For middle-class kids like me, Sundays were like a vacation, a day to ride my bike, meet up with friends, maybe take in a movie at a theater with just one screen. If the weather was lousy and cold, my father would light a fire and we’d all hang around the living room; he’d read the Sunday New York Times for hours and hours and my mother would spend the afternoon completing the crossword puzzle. The Times had no Sunday funnies, but my comic book collection filled the bill. I’d sit close to the fire and despite my father’s admonitions, shove the logs around with a long metal poker to dislodge chunks of red-hot coals from their undersides.

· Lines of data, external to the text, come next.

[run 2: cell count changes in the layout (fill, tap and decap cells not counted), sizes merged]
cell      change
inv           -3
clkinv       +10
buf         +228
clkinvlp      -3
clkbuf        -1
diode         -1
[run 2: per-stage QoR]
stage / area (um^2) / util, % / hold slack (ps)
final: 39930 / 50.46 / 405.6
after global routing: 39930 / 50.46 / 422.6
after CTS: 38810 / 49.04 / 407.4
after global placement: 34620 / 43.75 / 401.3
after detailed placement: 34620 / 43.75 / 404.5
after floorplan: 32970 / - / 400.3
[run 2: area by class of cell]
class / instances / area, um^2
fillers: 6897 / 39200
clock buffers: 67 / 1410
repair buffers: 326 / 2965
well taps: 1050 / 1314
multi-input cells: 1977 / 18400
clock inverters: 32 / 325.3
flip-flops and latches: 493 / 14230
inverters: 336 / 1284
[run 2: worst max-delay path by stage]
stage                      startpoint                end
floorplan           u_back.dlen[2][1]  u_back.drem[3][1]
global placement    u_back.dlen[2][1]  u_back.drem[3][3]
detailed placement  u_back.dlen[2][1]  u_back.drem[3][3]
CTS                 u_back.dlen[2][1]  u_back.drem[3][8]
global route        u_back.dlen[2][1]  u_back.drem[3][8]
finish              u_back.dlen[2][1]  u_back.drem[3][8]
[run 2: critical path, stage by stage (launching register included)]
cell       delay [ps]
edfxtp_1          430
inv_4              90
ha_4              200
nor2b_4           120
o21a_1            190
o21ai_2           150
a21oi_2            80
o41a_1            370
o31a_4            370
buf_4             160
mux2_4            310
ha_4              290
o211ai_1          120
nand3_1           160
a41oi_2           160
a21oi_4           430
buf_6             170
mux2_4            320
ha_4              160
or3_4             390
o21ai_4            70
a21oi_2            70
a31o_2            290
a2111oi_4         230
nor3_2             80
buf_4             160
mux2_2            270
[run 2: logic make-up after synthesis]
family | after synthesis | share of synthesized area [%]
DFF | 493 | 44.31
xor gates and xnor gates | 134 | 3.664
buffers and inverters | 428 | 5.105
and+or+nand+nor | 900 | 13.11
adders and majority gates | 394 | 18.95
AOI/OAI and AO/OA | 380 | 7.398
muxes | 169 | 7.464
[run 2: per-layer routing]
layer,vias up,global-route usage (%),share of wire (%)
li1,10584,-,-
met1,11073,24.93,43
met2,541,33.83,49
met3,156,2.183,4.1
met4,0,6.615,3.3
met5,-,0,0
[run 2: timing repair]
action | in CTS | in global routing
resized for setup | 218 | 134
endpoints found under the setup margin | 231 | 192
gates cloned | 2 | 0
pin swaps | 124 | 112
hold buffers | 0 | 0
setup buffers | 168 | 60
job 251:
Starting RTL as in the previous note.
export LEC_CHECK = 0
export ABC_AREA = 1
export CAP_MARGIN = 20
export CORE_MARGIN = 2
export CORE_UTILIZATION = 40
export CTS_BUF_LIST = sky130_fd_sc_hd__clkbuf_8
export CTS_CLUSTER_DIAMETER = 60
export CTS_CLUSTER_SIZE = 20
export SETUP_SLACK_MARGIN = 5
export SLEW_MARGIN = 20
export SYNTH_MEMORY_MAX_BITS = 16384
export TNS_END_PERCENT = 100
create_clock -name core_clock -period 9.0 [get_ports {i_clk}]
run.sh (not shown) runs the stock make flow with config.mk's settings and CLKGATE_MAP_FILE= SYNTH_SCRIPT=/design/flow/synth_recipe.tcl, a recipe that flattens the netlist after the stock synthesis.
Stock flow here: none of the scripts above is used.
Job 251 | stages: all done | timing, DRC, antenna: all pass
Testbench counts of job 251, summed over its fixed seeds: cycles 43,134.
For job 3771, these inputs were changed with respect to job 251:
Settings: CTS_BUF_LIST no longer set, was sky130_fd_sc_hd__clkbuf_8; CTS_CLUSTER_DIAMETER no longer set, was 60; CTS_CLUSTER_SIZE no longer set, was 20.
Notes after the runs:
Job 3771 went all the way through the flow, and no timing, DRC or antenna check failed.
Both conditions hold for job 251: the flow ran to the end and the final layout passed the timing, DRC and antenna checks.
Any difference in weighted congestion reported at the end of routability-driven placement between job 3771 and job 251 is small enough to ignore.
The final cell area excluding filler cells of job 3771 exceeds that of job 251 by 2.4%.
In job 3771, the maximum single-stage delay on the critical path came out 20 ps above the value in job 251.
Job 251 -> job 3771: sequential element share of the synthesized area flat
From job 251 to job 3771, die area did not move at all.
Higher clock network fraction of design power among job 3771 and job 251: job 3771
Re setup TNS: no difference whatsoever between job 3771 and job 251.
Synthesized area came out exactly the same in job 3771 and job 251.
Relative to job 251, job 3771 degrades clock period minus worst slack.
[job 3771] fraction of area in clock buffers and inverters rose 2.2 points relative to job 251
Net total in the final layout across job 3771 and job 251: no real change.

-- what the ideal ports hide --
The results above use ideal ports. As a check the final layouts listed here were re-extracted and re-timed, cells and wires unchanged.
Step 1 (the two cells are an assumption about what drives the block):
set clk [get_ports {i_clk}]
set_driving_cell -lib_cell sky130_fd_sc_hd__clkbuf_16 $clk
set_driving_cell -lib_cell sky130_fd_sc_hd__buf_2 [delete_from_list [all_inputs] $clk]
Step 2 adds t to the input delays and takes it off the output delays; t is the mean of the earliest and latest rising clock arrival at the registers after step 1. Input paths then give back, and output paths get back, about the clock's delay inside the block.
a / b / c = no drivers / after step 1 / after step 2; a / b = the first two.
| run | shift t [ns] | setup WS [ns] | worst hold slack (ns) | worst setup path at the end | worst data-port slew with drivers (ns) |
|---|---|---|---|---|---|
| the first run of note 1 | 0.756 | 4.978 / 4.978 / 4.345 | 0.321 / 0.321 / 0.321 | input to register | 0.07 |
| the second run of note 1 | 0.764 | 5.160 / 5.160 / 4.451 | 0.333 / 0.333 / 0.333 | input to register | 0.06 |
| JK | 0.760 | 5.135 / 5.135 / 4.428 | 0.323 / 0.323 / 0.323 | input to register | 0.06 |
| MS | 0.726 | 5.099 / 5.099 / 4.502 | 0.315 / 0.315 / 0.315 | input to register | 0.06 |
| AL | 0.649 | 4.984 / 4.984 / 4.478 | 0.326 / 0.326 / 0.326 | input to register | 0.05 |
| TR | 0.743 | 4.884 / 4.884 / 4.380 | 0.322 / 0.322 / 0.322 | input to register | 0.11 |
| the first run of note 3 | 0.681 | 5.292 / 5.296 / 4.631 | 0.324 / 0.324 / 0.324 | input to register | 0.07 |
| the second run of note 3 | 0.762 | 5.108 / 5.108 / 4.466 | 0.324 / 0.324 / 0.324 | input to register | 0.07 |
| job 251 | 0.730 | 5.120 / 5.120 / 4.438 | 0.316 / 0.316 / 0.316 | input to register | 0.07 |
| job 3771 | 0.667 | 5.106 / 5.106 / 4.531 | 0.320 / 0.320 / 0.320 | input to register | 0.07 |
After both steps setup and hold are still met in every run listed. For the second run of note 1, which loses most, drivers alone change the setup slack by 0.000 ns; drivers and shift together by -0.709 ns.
Background: an optimization exercise with open tools, aiming at a short achievable clock period and few clock cycles. Do not read the settings as production practice.
In this exercise RTL edits were held to simulation tests only and were not proved equivalent to the original.
Power figures rest on the tool's default switching activity, not on a simulated workload.

==> design/flow/design.v <==
`timescale 1ns/1ps
package rv_pkg;
    localparam int XLEN       = 32;
    localparam int REG_ADDR_W = 5;
endpackage
`timescale 1ns/1ps
`timescale 1ns/1ps
module reg_file (
    input  logic        i_clk,
    input  logic        i_reset,
    input  logic [4:0]  i_rs1,
    input  logic [4:0]  i_rs2,
    input  logic [4:0]  i_rd,
    input  logic        i_write,
    input  logic [31:0] i_wdata,
    output logic [31:0] o_rs1_data,
    output logic [31:0] o_rs2_data
);
    logic [31:0] regs [1:31];
    logic [31:1] written;
    always_ff @(posedge i_clk or posedge i_reset) begin
        if (i_reset) begin
            written <= '0;
        end else if (i_write && i_rd != '0) begin
            written[i_rd] <= 1'b1;
        end
    end
    always_ff @(posedge i_clk) begin
        if (i_write && i_rd != '0) begin
            regs[i_rd] <= i_wdata;
        end
    end
    assign o_rs1_data = (i_rs1 == '0 || !written[i_rs1]) ? '0 : regs[i_rs1];
    assign o_rs2_data = (i_rs2 == '0 || !written[i_rs2]) ? '0 : regs[i_rs2];
endmodule
This is an optimization exercise on Yosys and OpenROAD, whose aim is small area and a short achievable clock period, not a production implementation.
In this exercise RTL edits were held to simulation tests only and were not proved equivalent to the original.
No activity file was given, so power comes from the tool's default toggle rates.

### design.v
package alu_pkg;
    localparam int DATA_WIDTH   = 32;
    localparam int SHAMT_WIDTH  = 5;                           
    localparam int OPCODE_WIDTH = 6;
    localparam logic [OPCODE_WIDTH-1:0] OP_ADD    = 6'h00;
    localparam logic [OPCODE_WIDTH-1:0] OP_SUB    = 6'h01;
    localparam logic [OPCODE_WIDTH-1:0] OP_ADDSAT = 6'h02;
    localparam logic [OPCODE_WIDTH-1:0] OP_SUBSAT = 6'h03;
    localparam logic [OPCODE_WIDTH-1:0] OP_AND    = 6'h10;
    localparam logic [OPCODE_WIDTH-1:0] OP_OR     = 6'h11;
    localparam logic [OPCODE_WIDTH-1:0] OP_XOR    = 6'h12;
    localparam logic [OPCODE_WIDTH-1:0] OP_NOT    = 6'h13;
    localparam logic [OPCODE_WIDTH-1:0] OP_NOR    = 6'h14;
    localparam logic [OPCODE_WIDTH-1:0] OP_SHL    = 6'h15;
    localparam logic [OPCODE_WIDTH-1:0] OP_SHR    = 6'h16;
    localparam logic [OPCODE_WIDTH-1:0] OP_SAR    = 6'h17;
    localparam logic [OPCODE_WIDTH-1:0] OP_ROTL   = 6'h18;
    localparam logic [OPCODE_WIDTH-1:0] OP_ROTR   = 6'h19;
    localparam logic [OPCODE_WIDTH-1:0] OP_EQ     = 6'h20;
    localparam logic [OPCODE_WIDTH-1:0] OP_NE     = 6'h21;
    localparam logic [OPCODE_WIDTH-1:0] OP_LTS    = 6'h22;
    localparam logic [OPCODE_WIDTH-1:0] OP_LES    = 6'h23;
    localparam logic [OPCODE_WIDTH-1:0] OP_GTS    = 6'h24;
    localparam logic [OPCODE_WIDTH-1:0] OP_GES    = 6'h25;
    localparam logic [OPCODE_WIDTH-1:0] OP_LTU    = 6'h26;
    localparam logic [OPCODE_WIDTH-1:0] OP_LEU    = 6'h27;
    localparam logic [OPCODE_WIDTH-1:0] OP_GTU    = 6'h28;
    localparam logic [OPCODE_WIDTH-1:0] OP_GEU    = 6'h29;
endpackage
module operand_stage (
    input  logic        clk,
    input  logic        rst,
    input  logic        valid_instruction,
    input  logic [5:0]  opcode,
    input  logic [31:0] operand_a,
    input  logic [31:0] operand_b,
    input  logic        use_immediate,
    input  logic [31:0] immediate_value,
    output logic [31:0] p_q,
    output logic [31:0] g_q,
    output logic [4:0]  m_q,           
    output logic [4:0]  mn_q,          
    output logic        cin_q,         
    output logic        inv_q,         
    output logic        valid_q,
    output logic        arith_q,       
    output logic        sat_q,         
    output logic [2:0]  lut_q,         
    output logic        rot_q,         
    output logic        shr_q,         
    output logic        shl_q,         
    output logic        fill_q,        
    output logic        cmpu_q,
    output logic        cmps_q,
    output logic        cmpeq_q
);
    logic        sel_imm, sel_reg;
    logic [31:0] b_c;
    logic        invb, kill, left, cin, inv;
    logic        d_arith, d_sat, d_rot, d_shr, d_shl, d_fill, d_cmpu, d_cmps, d_cmpeq;
    logic [2:0]  d_lut;
    logic [4:0]  n, amt;
    always_comb begin
        d_arith = 1'b0; d_sat = 1'b0; d_lut = 3'b000;
        d_rot = 1'b0; d_shr = 1'b0; d_shl = 1'b0; d_fill = 1'b0;
        d_cmpu = 1'b0; d_cmps = 1'b0; d_cmpeq = 1'b0;
        case (opcode)
            alu_pkg::OP_ADD:    d_arith = 1'b1;
            alu_pkg::OP_SUB:    d_arith = 1'b1;
            alu_pkg::OP_ADDSAT: d_sat = 1'b1;
            alu_pkg::OP_SUBSAT: d_sat = 1'b1;
            alu_pkg::OP_AND:    d_lut = 3'b100;
            alu_pkg::OP_OR:     d_lut = 3'b110;
            alu_pkg::OP_XOR:    d_lut = 3'b010;
            alu_pkg::OP_NOT:    d_lut = 3'b001;        
            alu_pkg::OP_NOR:    d_lut = 3'b001;
            alu_pkg::OP_SHL:    d_shl = 1'b1;
            alu_pkg::OP_SHR:    d_shr = 1'b1;
            alu_pkg::OP_SAR:    begin d_shr = 1'b1; d_fill = 1'b1; end
            alu_pkg::OP_ROTL:   d_rot = 1'b1;
            alu_pkg::OP_ROTR:   d_rot = 1'b1;
            alu_pkg::OP_EQ:     d_cmpeq = 1'b1;
            alu_pkg::OP_NE:     d_cmpeq = 1'b1;
            alu_pkg::OP_LTS:    d_cmps = 1'b1;
            alu_pkg::OP_LES:    d_cmps = 1'b1;
            alu_pkg::OP_GTS:    d_cmps = 1'b1;
            alu_pkg::OP_GES:    d_cmps = 1'b1;
            alu_pkg::OP_LTU:    d_cmpu = 1'b1;
            alu_pkg::OP_LEU:    d_cmpu = 1'b1;
            alu_pkg::OP_GTU:    d_cmpu = 1'b1;
            alu_pkg::OP_GEU:    d_cmpu = 1'b1;
            default: ;
        endcase
    end
    logic [3:0] lo;
    assign lo   = opcode[3:0];
    assign invb = opcode[5] | (~opcode[4] & lo[0]);
    assign kill = opcode[4] & (lo[3] | (lo[1] & lo[0]) | (lo[2] & (lo[1] | lo[0])));
    assign left = ~lo[1] & (lo[3] ^ lo[0]);
    assign cin  = lo[0] ^ (opcode[5] & lo[1]);
    assign inv  = lo[1] | (lo[0] & ~lo[2] & ~lo[3]);
    assign sel_imm = use_immediate & ~kill;
    assign sel_reg = ~use_immediate & ~kill;
    assign b_c     = ((immediate_value & {32{sel_imm}}) | (operand_b & {32{sel_reg}})) ^ {32{invb}};
    assign n   = use_immediate ? immediate_value[4:0] : operand_b[4:0];
    assign amt = left ? 5'd0 - n : n;
    always_ff @(posedge clk) begin
        p_q   <= operand_a ^ b_c;
        g_q   <= operand_a & b_c;
        m_q   <= amt;
        mn_q  <= ~amt;
        cin_q <= cin;
        inv_q <= inv;
    end
    always_ff @(posedge clk or posedge rst) begin
        if (rst) begin
            valid_q <= 1'b0;
            arith_q <= 1'b0;
            sat_q   <= 1'b0;
            lut_q   <= 3'b000;
            rot_q   <= 1'b0;
            shr_q   <= 1'b0;
            shl_q   <= 1'b0;
            fill_q  <= 1'b0;
            cmpu_q  <= 1'b0;
            cmps_q  <= 1'b0;
            cmpeq_q <= 1'b0;
        end else begin
            valid_q <= valid_instruction;
            arith_q <= valid_instruction & d_arith;
            sat_q   <= valid_instruction & d_sat;
            lut_q   <= {3{valid_instruction}} & d_lut;
            rot_q   <= valid_instruction & d_rot;
            shr_q   <= valid_instruction & d_shr;
            shl_q   <= valid_instruction & d_shl;
            fill_q  <= valid_instruction & d_fill;
            cmpu_q  <= valid_instruction & d_cmpu;
            cmps_q  <= valid_instruction & d_cmps;
            cmpeq_q <= valid_instruction & d_cmpeq;
        end
    end
endmodule
module adder_unit (
    input  logic [31:0] p,
    input  logic [31:0] g,
    input  logic        cin,
    output logic [32:0] c
);
    logic [31:0] gu [0:5];      
    logic [31:0] pu [0:5];
    logic [31:0] gd [0:4];      
    logic [31:0] pd [0:4];
    always_comb begin
        gu[0] = g;
        pu[0] = p;
        gu[0][0] = cin ? (g[0] | p[0]) : g[0];          
    end
    for (genvar l = 0; l < 5; l++) begin : g_up
        for (genvar i = 0; i < 32; i++) begin : g_bit
            if ((i % (2 << l)) == ((2 << l) - 1)) begin : g_op
                assign gu[l+1][i] = gu[l][i] | (pu[l][i] & gu[l][i-(1<<l)]);
                assign pu[l+1][i] = pu[l][i] & pu[l][i-(1<<l)];
            end else begin : g_pass
                assign gu[l+1][i] = gu[l][i];
                assign pu[l+1][i] = pu[l][i];
            end
        end
    end
    assign gd[4] = gu[5];
    assign pd[4] = pu[5];
    for (genvar l = 3; l >= 0; l--) begin : g_dn
        for (genvar i = 0; i < 32; i++) begin : g_bit
            if ((i >= (3 << l) - 1) && ((i + 1) % (2 << l) == (1 << l))) begin : g_op
                assign gd[l][i] = gd[l+1][i] | (pd[l+1][i] & gd[l+1][i-(1<<l)]);
                assign pd[l][i] = pd[l+1][i] & pd[l+1][i-(1<<l)];
            end else begin : g_pass
                assign gd[l][i] = gd[l+1][i];
                assign pd[l][i] = pd[l+1][i];
            end
        end
    end
    assign c = {gd[0], cin};
endmodule
module logic_shift_unit (
    input  logic [31:0] p,
    input  logic [31:0] g,
    input  logic [4:0]  m,
    input  logic [4:0]  mn,
    input  logic [2:0]  lut,
    input  logic        rot,
    input  logic        shr,
    input  logic        shl,
    input  logic        fill,
    output logic [31:0] out
);
    logic [31:0] r [0:4];
    logic [31:0] hi;            
    logic [31:0] keep;
    logic [31:0] k0, k1;        
    logic        mz;
    logic [31:0] ge;            
    assign ge = 32'hFFFF_FFFF << m;
    assign r[0] = p;
    for (genvar k = 0; k < 4; k++) begin : g_rot
        assign r[k+1] = (r[k] | {32{m[k]}}) & ({r[k][(1<<k)-1:0], r[k][31:(1<<k)]} | {32{mn[k]}});
    end
    assign mz   = ~|m;
    for (genvar i = 0; i < 32; i++) begin : g_hi
        assign hi[i] = ~ge[31-i];                      
    end
    assign keep = {32{rot}} | ({32{shr}} & ~hi) | ({32{shl}} & (hi | {32{mz}}));
    assign k0   = keep & {32{mn[4]}};
    assign k1   = keep & {32{m[4]}};
    assign out = (r[4] & k0)
               | ({r[4][15:0], r[4][31:16]} & k1)
               | ({32{fill & p[31]}} & hi)
               | (g & {32{lut[2]}})
               | (p & {32{lut[1]}})
               | (~(g | p) & {32{lut[0]}});
endmodule
module compare_unit (
    input  logic [31:0] p,
    input  logic        g31,
    input  logic        c31,
    input  logic        cout,
    input  logic        inv,
    input  logic        cmpu,
    input  logic        cmps,
    input  logic        cmpeq,
    output logic        flag
);
    logic eq;
    logic cout_s;
    assign eq     = &p;                        
    assign cout_s = p[31] ? c31 : ~g31;
    assign flag   = ((cmpeq & eq) | (cmpu & cout) | (cmps & cout_s)) ^ (inv & (cmpeq | cmpu | cmps));
endmodule
module result_stage (
    input  logic        clk,
    input  logic        rst,
    input  logic        valid,
    input  logic        arith,
    input  logic        sat,
    input  logic        cin,
    input  logic [31:0] p,
    input  logic [31:0] g,
    input  logic [32:0] c,
    input  logic [31:0] logic_shift,
    input  logic        flag,
    output logic        resp_valid,
    output logic [31:0] resp_result,
    output logic        resp_carry,
    output logic        resp_overflow,
    output logic        resp_zero,
    output logic        resp_negative
);
    logic        ovf;
    logic        clamp;
    logic        add_en;
    logic [31:0] r0, r1;        
    logic [31:0] result_d;
    assign ovf    = ~p[31] & (c[31] ^ g[31]);
    assign clamp  = sat & ovf;
    assign add_en = arith | sat;
    assign r0 = logic_shift | (p & {32{add_en}});
    assign r1 = logic_shift | (~p & {32{add_en}});
    always_comb begin
        for (int i = 0; i < 32; i++) begin
            result_d[i] = c[i] ? r1[i] : r0[i];
        end
        if (clamp) result_d = {g[31], {31{~g[31]}}};     
        if (flag)  result_d = '1;
    end
    always_ff @(posedge clk or posedge rst) begin
        if (rst) begin
            resp_valid    <= 1'b0;
            resp_result   <= '0;
            resp_carry    <= 1'b0;
            resp_overflow <= 1'b0;
        end else begin
            resp_valid    <= valid;
            resp_result   <= result_d;
            resp_carry    <= arith & (c[32] ^ cin);
            resp_overflow <= add_en & ovf;
        end
    end
    assign resp_zero     = resp_valid & ~|resp_result;
    assign resp_negative = resp_result[31];
endmodule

Sundays were also a day for my mother to cook. She loved to spend time in the kitchen making elaborate meals on her enormous stove, a Wolf restaurant range that was so big and heavy that additional post supports had to be added underneath the floor. We’d all gather to eat at around the dining room table and talk about this and that. By the time dinner was finished it was dark, the fire was dying and my father would begin yawning.

Sundays have changed since then. Nowadays, it’s just another shopping day and an opportunity to be busy doing. And it’s noisy; street traffic is often busier than weekdays, particularly here in an area popular with tourists. There’s still movie theatres, but the single-screen theatre days are almost entirely gone.

We are no longer a slow and quiet society; to the contrary, our modern lives are speedy and filled with noise. Entertainment, in the form of music, television and constant “doing” is nearly an addiction; cramming all sorts of “experiences” into our lives, all well-documented with selfies, has us jumping in cars and planes as eager tourists, hoping to soak up whatever moments a hurried life has to offer. And we’ve not only become addicted to all this action, but also the booming economic activity that accompanies it through cell phones, Netflix, apps and non-stop in-your-face advertising. But suddenly, things have changed.

During this Corona Virus pandemic, we’ve all been asked to stay at home. Almost every store is closed, restaurants are only serving take-out orders, street traffic has disappeared, and the world is, well, quiet. The skies are clear, you can hear the birds and wind moving through the trees. I find myself thinking, this is like a week of Sundays. But this pandemic is no joke. I’m losing track of the days of the week. If the situation gets worse, it could turn out to be a month of Sundays, or even longer.